_EXERCISE AIM_.
Every line below from the one containing "input [4:0] wa;" through the one containing "if(regwrite && (wa != 5'd0))" must be transcribed exactly. Omit all lines outside that stretch.

_THE DATA_.
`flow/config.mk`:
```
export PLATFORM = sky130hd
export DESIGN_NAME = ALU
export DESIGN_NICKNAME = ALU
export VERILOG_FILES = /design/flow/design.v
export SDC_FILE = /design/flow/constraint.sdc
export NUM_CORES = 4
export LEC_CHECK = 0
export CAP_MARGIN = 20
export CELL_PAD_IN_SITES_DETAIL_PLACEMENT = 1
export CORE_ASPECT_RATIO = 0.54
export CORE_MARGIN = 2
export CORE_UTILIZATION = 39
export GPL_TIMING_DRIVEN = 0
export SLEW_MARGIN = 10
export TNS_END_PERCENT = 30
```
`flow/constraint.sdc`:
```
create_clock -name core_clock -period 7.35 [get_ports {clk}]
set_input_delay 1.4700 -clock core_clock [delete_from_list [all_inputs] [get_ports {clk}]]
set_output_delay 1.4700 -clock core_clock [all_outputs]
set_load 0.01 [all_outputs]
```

---

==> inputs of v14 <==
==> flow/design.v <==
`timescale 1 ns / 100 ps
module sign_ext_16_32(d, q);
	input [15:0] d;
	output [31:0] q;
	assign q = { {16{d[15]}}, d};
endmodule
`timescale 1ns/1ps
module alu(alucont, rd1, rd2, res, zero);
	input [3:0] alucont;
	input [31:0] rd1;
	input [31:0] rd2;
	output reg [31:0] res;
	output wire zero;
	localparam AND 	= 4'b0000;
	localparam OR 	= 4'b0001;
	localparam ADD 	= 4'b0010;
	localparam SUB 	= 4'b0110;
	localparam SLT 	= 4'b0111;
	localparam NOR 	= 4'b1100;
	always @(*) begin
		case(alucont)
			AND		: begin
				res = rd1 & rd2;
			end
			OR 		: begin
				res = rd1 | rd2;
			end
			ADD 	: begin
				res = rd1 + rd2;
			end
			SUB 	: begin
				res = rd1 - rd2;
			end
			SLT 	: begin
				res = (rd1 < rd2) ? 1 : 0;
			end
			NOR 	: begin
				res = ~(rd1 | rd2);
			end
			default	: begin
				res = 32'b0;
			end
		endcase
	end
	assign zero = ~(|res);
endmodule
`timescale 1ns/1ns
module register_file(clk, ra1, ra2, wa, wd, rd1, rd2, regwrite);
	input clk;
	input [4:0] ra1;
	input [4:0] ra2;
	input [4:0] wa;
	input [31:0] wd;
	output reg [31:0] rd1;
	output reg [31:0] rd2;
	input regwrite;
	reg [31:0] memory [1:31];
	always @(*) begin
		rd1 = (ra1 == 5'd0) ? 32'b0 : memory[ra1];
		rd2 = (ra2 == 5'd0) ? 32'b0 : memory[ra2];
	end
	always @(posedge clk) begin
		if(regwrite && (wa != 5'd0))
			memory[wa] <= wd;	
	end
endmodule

_REPLY_.
	input [4:0] wa;
	input [31:0] wd;
	output reg [31:0] rd1;
	output reg [31:0] rd2;
	input regwrite;
	reg [31:0] memory [1:31];
	always @(*) begin
		rd1 = (ra1 == 5'd0) ? 32'b0 : memory[ra1];
		rd2 = (ra2 == 5'd0) ? 32'b0 : memory[ra2];
	end
	always @(posedge clk) begin
		if(regwrite && (wa != 5'd0))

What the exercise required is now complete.